§ **TO DO**
Everything from the line containing "-- what timing" through the line containing "cell type and" should be repeated exactly, and nothing else from the data.

§ **DATA FOR THE TASK**
# # # # #
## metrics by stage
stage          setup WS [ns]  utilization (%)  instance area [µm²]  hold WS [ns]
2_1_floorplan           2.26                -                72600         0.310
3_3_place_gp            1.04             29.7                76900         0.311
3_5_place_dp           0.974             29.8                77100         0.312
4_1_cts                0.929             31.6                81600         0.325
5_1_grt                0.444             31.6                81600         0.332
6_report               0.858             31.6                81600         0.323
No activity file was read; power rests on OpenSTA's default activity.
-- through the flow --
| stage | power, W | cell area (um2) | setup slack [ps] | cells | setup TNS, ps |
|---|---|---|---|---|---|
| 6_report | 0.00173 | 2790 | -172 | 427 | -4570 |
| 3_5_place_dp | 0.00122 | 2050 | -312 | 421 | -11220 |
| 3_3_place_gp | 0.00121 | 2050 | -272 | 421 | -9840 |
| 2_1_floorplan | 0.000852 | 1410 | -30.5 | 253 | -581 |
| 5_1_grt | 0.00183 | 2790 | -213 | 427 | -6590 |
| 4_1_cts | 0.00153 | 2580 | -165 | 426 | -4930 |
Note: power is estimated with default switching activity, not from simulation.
--- src/rtl/mem_pkg.sv ---
package mem_pkg;

    ////////////////////////////////////////////////////////////////////////////
    // Widths
    ////////////////////////////////////////////////////////////////////////////

    localparam int DATA_WIDTH      = 32;
    localparam int WORD_ADDR_WIDTH = 10;
    localparam int BYTE_ADDR_WIDTH = WORD_ADDR_WIDTH + 2;
    localparam int SEL_WIDTH       = 4;
    localparam int BYTE_WIDTH      = 8;
    localparam int HALF_WIDTH      = 16;
    localparam int RAM_DEPTH       = 1 << WORD_ADDR_WIDTH;

    // Grant state codes
    localparam logic [1:0] GRANT_NONE   = 2'd0;
    localparam logic [1:0] GRANT_LOADER = 2'd1;
    localparam logic [1:0] GRANT_DATA   = 2'd2;
    localparam logic [1:0] GRANT_FETCH  = 2'd3;

    typedef enum logic [1:0]
    {
        ACCESS_BYTE = 2'd0,
        ACCESS_HALF = 2'd1,
        ACCESS_WORD = 2'd2
    } access_width_t;

    // One RAM word, seen whole or by lanes
    typedef union packed
    {
        logic [DATA_WIDTH-1:0]                word;
        logic [SEL_WIDTH-1:0][BYTE_WIDTH-1:0] bytes;
        logic [1:0][HALF_WIDTH-1:0]           halves;
    } mem_word_u;

    ////////////////////////////////////////////////////////////////////////////
    // Requester and internal bus structs
    ////////////////////////////////////////////////////////////////////////////

    typedef struct packed
    {
        logic                       cyc;
        logic                       stb;
        logic [BYTE_ADDR_WIDTH-1:0] adr;
    } fetch_req_t;

    typedef struct packed
    {
        logic                       cyc;
        logic                       stb;
        logic [BYTE_ADDR_WIDTH-1:0] adr;
        logic [DATA_WIDTH-1:0]      dat;
    } load_req_t;

    typedef struct packed
    {
        logic                       cyc;
        logic                       stb;
        logic                       we;
        logic [BYTE_ADDR_WIDTH-1:0] adr;
        access_width_t              width;
        logic                       sign_extend;
        logic [DATA_WIDTH-1:0]      dat;
    } data_req_t;

    // Word address only
    typedef struct packed
    {
        logic                       cyc;
        logic                       stb;
        logic                       we;
        logic [WORD_ADDR_WIDTH-1:0] adr;
        logic [DATA_WIDTH-1:0]      dat;
        logic [SEL_WIDTH-1:0]       sel;
    } wb_req_t;

    typedef struct packed
    {
        logic                  ack;
        logic [DATA_WIDTH-1:0] dat;
    } wb_rsp_t;

endpackage

--- src/rtl/port_arbiter.sv ---
`timescale 1ns/1ps

module port_arbiter
    import mem_pkg::*;
(
    input  logic       clk,
    input  logic       arst_n,

    input  fetch_req_t fetch_req,
    input  load_req_t  load_req,
    input  wb_req_t    data_wb,
    input  wb_rsp_t    ram_rsp,

    output wb_req_t    ram_bus,
    output wb_rsp_t    fetch_rsp,
    output wb_rsp_t    load_rsp,
    output wb_rsp_t    data_wb_rsp
);

    logic [1:0] grant_q;
    logic [1:0] grant_d;
    wb_req_t    fetch_wb;
    wb_req_t    load_wb;
    logic       fetch_pend;
    logic       load_pend;
    logic       data_pend;

    ////////////////////////////////////////////////////////////////////////////
    // Full-word requests for fetch and loader
    ////////////////////////////////////////////////////////////////////////////

    always_comb
    begin
        fetch_wb.cyc = fetch_req.cyc;
        fetch_wb.stb = fetch_req.stb;
        fetch_wb.we  = 1'b0;
        fetch_wb.adr = fetch_req.adr[BYTE_ADDR_WIDTH-1:2];
        fetch_wb.dat = '0;
        fetch_wb.sel = '1;
    end

    always_comb
    begin
        load_wb.cyc = load_req.cyc;
        load_wb.stb = load_req.stb;
        load_wb.we  = 1'b1;
        load_wb.adr = load_req.adr[BYTE_ADDR_WIDTH-1:2];
        load_wb.dat = load_req.dat;
        load_wb.sel = '1;
    end

    assign fetch_pend = fetch_req.cyc & fetch_req.stb;
    assign load_pend  = load_req.cyc & load_req.stb;
    assign data_pend  = data_wb.cyc & data_wb.stb;

    ////////////////////////////////////////////////////////////////////////////
    // Grant state
    ////////////////////////////////////////////////////////////////////////////

    // Loader first, then data, then fetch
    always_comb
    begin
        grant_d = grant_q;
        if (grant_q == GRANT_NONE)
        begin
            if (load_pend)
                grant_d = GRANT_LOADER;
            else if (data_pend)
                grant_d = GRANT_DATA;
            else if (fetch_pend)
                grant_d = GRANT_FETCH;
        end
        else if (ram_rsp.ack)
        begin
            // One idle cycle after every transfer
            grant_d = GRANT_NONE;
        end
    end

    always_ff @(posedge clk or negedge arst_n)
    begin
        if (!arst_n)
            grant_q <= GRANT_NONE;
        else
            grant_q <= grant_d;
    end

    always_comb
    begin
        case (grant_q)
            GRANT_LOADER: ram_bus = load_wb;
            GRANT_DATA:   ram_bus = data_wb;
            GRANT_FETCH:  ram_bus = fetch_wb;
            default:      ram_bus = '0;
        endcase
    end

    // Ack and data go to the granted port only
    always_comb
    begin
        fetch_rsp   = '0;
        load_rsp    = '0;
        data_wb_rsp = '0;
        case (grant_q)
            GRANT_LOADER: load_rsp    = ram_rsp;
            GRANT_DATA:   data_wb_rsp = ram_rsp;
            GRANT_FETCH:  fetch_rsp   = ram_rsp;
            default:      ;
        endcase
    end

    // Each RAM ack reaches exactly one port
    one_ack_a: assert property (@(posedge clk) disable iff (!arst_n)
        ram_rsp.ack |-> $onehot({fetch_rsp.ack, load_rsp.ack, data_wb_rsp.ack}));

    // No port loses the bus in the middle of a transfer
    grant_hold_a: assert property (@(posedge clk) disable iff (!arst_n)
        (ram_bus.stb && !ram_rsp.ack) |=> (grant_q == $past(grant_q)) && $stable(ram_bus));

endmodule

--- config.mk ---
export PLATFORM = sky130hd
export DESIGN_NAME = port_arbiter
export DESIGN_NICKNAME = d
export VERILOG_FILES = /design/src/rtl/mem_pkg.sv /design/src/rtl/port_arbiter.sv
export SDC_FILE = /design/constraint.sdc
export NUM_CORES = 1
export LEC_CHECK = 0
export BUFFER_PORTS_ARGS = -buffer_cell sky130_fd_sc_hd__buf_2
export CELL_PAD_IN_SITES_DETAIL_PLACEMENT = 0
export CELL_PAD_IN_SITES_GLOBAL_PLACEMENT = 1
export CORE_AREA = 2 2 115 117
export DETAILED_ROUTE_END_ITERATION = 6
export DIE_AREA = 0 0 117 119
export HOLD_SLACK_MARGIN = 0.12
export MAX_ROUTING_LAYER = met4
export PLACE_DENSITY_LB_ADDON = 0.08
export SYNTH_ARGS = -nofsm -noshare
export SYNTH_HDL_FRONTEND = slang
export SYNTH_SLANG_ARGS = --single-unit
--- constraint.sdc ---
create_clock -name clk -period 1.2 [get_ports clk]
set_input_delay 0 -clock clk [delete_from_list [all_inputs] [get_ports clk]]
set_output_delay 0 -clock clk [all_outputs]
set_load 0.005 [all_outputs]
After elaboration in Yosys (flattened, before gate mapping)
Index checks and enable logic that the tools add are counted.
- input bits: 144
- logic and storage cells: 20
- output and inout port bits: 148
- bits in registers: 2
- equal/unequal tests: 4
- muxes and demuxes: 9
- bitwise logic cells: 3
- reductions and logical operators: 3
- operators with widths (kind ; count):
    $pmux W49 S3 ; 1
    $mux W33 ; 3
    $mux W2 ; 5
    $eq A2 B2 Y1 const B ; 2
    $ne A4 B4 Y1 const B ; 1
    $and A1 B1 Y1 ; 3
    $eq A2 B1 Y1 const B ; 1
    $logic_not A2 Y1 ; 1
    $reduce_and A2 Y1 ; 1
    $reduce_bool A2 Y1 ; 1

Logic depth before layout (Yosys ltp)
- word-level depth: 5
- gate-level depth with buffers: 5
- depth with buffers taken out: 3

Worst setup path after synthesis
No wires, ideal clock.
- path type: register to output
- start: register grant_q[0]
- end: output port ram_bus[13] in the netlist's numbering
- stages on the path, launching flop included: 6
- path buffers: 3
- required time: 1.200 ns
- arrival time: 1.142 ns
- slack: 0.058 ns
- cell sequence: dfrtp_1 -> buf_4 -> nor2b_2 -> buf_4 -> buf_2 -> a22o_1
- RTL lines (what ; RTL line ; source):
    from (decl) ; port_arbiter.sv:20 ; logic [1:0] grant_q;
    from (signal assigned) ; port_arbiter.sv:85 ; grant_q <= grant_d;
    to (decl) ; port_arbiter.sv:14 ; output wb_req_t ram_bus,

==> run metrics <==
hold crit path type in2async; post-DR wirelength/cell 15.5 um; data required time of the critical path about 1.2 ns; share of final-layout standard cells stronger than drive strength 1 a little over two thirds; number of rows created at floorplan 42; biggest area consumer among synthesized cells sky130_fd_sc_hd__and2_1; initial antenna violation count 1; most frequent cells after synthesis sky130_fd_sc_hd__and2_1 (66), sky130_fd_sc_hd__a22o_1 (45), sky130_fd_sc_hd__and3_1 (33), sky130_fd_sc_hd__clkbuf_1 (12), sky130_fd_sc_hd__mux2_2 (12); pin count of the biggest net entering global routing 41; routability-driven placement congestion ratio roughly 0.7; flip-flop and latch count after synthesis 2; PwrDens 1860 nW/um^2; crit-path max FO 6; root buffer cell sky130_fd_sc_hd__clkbuf_16; longest individual stage delay on the worst path roughly 0.42 ns; number of enable flip-flop cells after synthesis 0; total count of max-transition violations in the final report 0; chip height 119 um; synth top area cells sky130_fd_sc_hd__and2_1 (29%), sky130_fd_sc_hd__a22o_1 (28%), sky130_fd_sc_hd__and3_1 (14%); Max Fclk approximately 670 MHz; largest registers grant_q (2); final worst-path setup slack -0.283 ns; final instance area between 3000 and 4000 sq um; die outline area between 10,000 and 15,000 sq um; final setup fails 147; sequential-to-total area share from yosys stat under 10%; clock sinks 2; setup repair after global routing missed its margin yes; Max Buffers Root-to-Sink 2; worst setup slack after placement -0.0672 ns; Top reg by flops grant_q; critical path data arrival time ~1.5 ns; most frequently used cell type in the post-synthesis netlist sky130_fd_sc_hd__and2_1; Async SR Flop Fraction 100%; DRC 0; Worst-Skew Late Latency around 0.22 ns; number of buffers inserted during clock tree synthesis 3; cell area after placement about 3100 sq um; wire length of the first global-routing pass approximately 14 mm; aggregate global routing overflow 0; flip-flop count of the largest register after layout 2; number of cells produced by synthesis approximately 200; Cell Area, Synth between 1000 and 1500 sq um; TritonCTS clock tree done; cell with the most instances on the worst path sky130_fd_sc_hd__buf_6; worst hold slack after final layout between 0.1 and 0.15 ns; clk_skew approximately 0.00028 ns; remaining antenna violation count after routing 0; half-perimeter wire length after detailed placement about 7.5 mm; critical path startpoint category register; via count of the first global-routing pass roughly 2,700; Setup CP Type reg2out; width of the die roughly 120 um; area overhead of the layout relative to synthesis 156%; MaxCap Viol Count 0; sum of routed wire length over all layers around 10 mm; core area ~13,000 sq um; cell type of the slowest stage on the worst timing path sky130_fd_sc_hd__dfrtp_2; number of vias in the routed layout between 2,000 and 3,000; H-tree depth reported by CTS 1; Mapped Avg Cell Area roughly 7.2 sq um; number of failing hold endpoints at the final stage 0; effective utilization at floorplan 11.1%; time the worst path needs with I/O delays and setup roughly 1.5 ns; number of placed I/O pins slightly below 300; list of cells traversed by the critical path buf_6 > nor2b_4 > buf_6 > buf_12 > buf_16 > a22o_1 > buf_2; Post-Place Cells 645; measured slew at the worst slew-check pin between 0.2 and 0.3 ns; critical path capture point type primary output; starting DRC count in detailed routing 28; final worst-path cycle share 124%; Distinct cells, synth 18; total number of nets in the final design between 600 and 700; vias per cell between 4 and 5; area share of the largest cell type after synthesis 29.0%; Initial DRT Pass Iterations 4; number of standard cells in the final layout excluding fillers approximately 670; nets in the synthesized netlist between 300 and 400; Clock transition at path regs 0.03 ns; YS warnings 0; Relative slew margins 83.1%; violations in the final reports negative setup slack; IO Port Bufs around 290; GRT Resource Usage Total between 10 and 15%; leakage power total 2.28 nW; maximum resistive drop on vdd roughly 0.61 mV; status finished with violations; most common flop cell mapped by yosys sky130_fd_sc_hd__dfrtp_1
-- metrics by stage --
| step | setup TNS [ns] | power, W | utilization (%) |
|---|---|---|---|
| 2_1_floorplan | 0 | 0.00257 | - |
| 3_3_place_gp | -0.860 | 0.00493 | 24.0 |
| 3_5_place_dp | -1.56 | 0.00489 | 24.0 |
| 4_1_cts | -30.02 | 0.00707 | 28.3 |
| 5_1_grt | -37.88 | 0.00737 | 28.3 |
| 6_report | -28.06 | 0.00678 | 28.3 |
-- where the power goes --
group,internal (W),switching [W]
Combinational,0.00347,0.00268
Clock,0.000423,0.0000711
Sequential,0.000103,0.0000301
-- cell type report --
type	instances	area, sq um
timing repair buffer	316	1990
multi-input combinational	169	1300
clock buffer	3	75.1
antenna	1	2.50
sequential	2	52.6
fill	1435	9230
inverter	1	6.26
tap	176	220
-- worst paths after layout --
path | depth (start not counted) | from | to | slack, ns
min | 2 | arst_n | grant_q[0] | 0.12
max reg2reg | 5 | grant_q[1] | grant_q[0] | 0.01
min in group clk | 4 | data_wb[47] | grant_q[0] | 0.13
max | 7 | grant_q[1] | ram_bus[21] | -0.28
min reg2reg | 4 | grant_q[1] | grant_q[1] | 0.72
max in group asynchronous | 2 | arst_n | grant_q[1] | 0.97
-- routing by layer --
layer	share of wire, %	vias up	GRT usage (%)
met5	0	-	-
met4	0.66	0	3.09
met3	8.8	2	1.63
met2	54	162	26.9
met1	37	1207	14.7
li1	-	1314	-
-- what timing repair did --
action	4_1_cts	5_1_grt
hold buffers	4	0
gates cloned	7	0
buffers inserted	11	0
setup endpoints to repair	147	150
pin swaps	11	5
gates resized for setup	44	11
hold endpoints to repair	4	0
-- cell usage in the layout, fill, tap and decap left out, types with 2 or more instances in the layout --
cell type and n:
sky130_fd_sc_hd__a21o_1 5, sky130_fd_sc_hd__a22o_1 45, sky130_fd_sc_hd__and2_1 55, sky130_fd_sc_hd__and2_4 11, sky130_fd_sc_hd__and3_1 30, sky130_fd_sc_hd__and3_4 3
sky130_fd_sc_hd__buf_12 7, sky130_fd_sc_hd__buf_16 5, sky130_fd_sc_hd__buf_2 273, sky130_fd_sc_hd__buf_4 3, sky130_fd_sc_hd__buf_6 21, sky130_fd_sc_hd__buf_8 3
sky130_fd_sc_hd__clkbuf_16 3, sky130_fd_sc_hd__dfrtp_2 2, sky130_fd_sc_hd__dlygate4sd3_1 4, sky130_fd_sc_hd__mux2_2 12, sky130_fd_sc_hd__nand3_1 2
-- worst max-delay path, delay by kind of cell, from the launching register on --
kind                   cells  cell delay [ns]
AOI/OAI and AO/OA          1             0.11
buffers and inverters      5             0.60
DFF                        1             0.42
and+or+nand+nor            1             0.14
-- logic make-up after synthesis --
logic type	Yosys count	share of synthesized area, %
simple gates	104	45.8
mux	12	9.48
compound gates	53	31.6
flops	2	3.51
buf+inv	27	9.57
No activity file was read; power rests on OpenSTA's default activity.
# # # # #
§ **WRITTEN RESPONSE**
-- what timing repair did --
action	4_1_cts	5_1_grt
hold buffers	4	0
gates cloned	7	0
buffers inserted	11	0
setup endpoints to repair	147	150
pin swaps	11	5
gates resized for setup	44	11
hold endpoints to repair	4	0
-- cell usage in the layout, fill, tap and decap left out, types with 2 or more instances in the layout --
cell type and n:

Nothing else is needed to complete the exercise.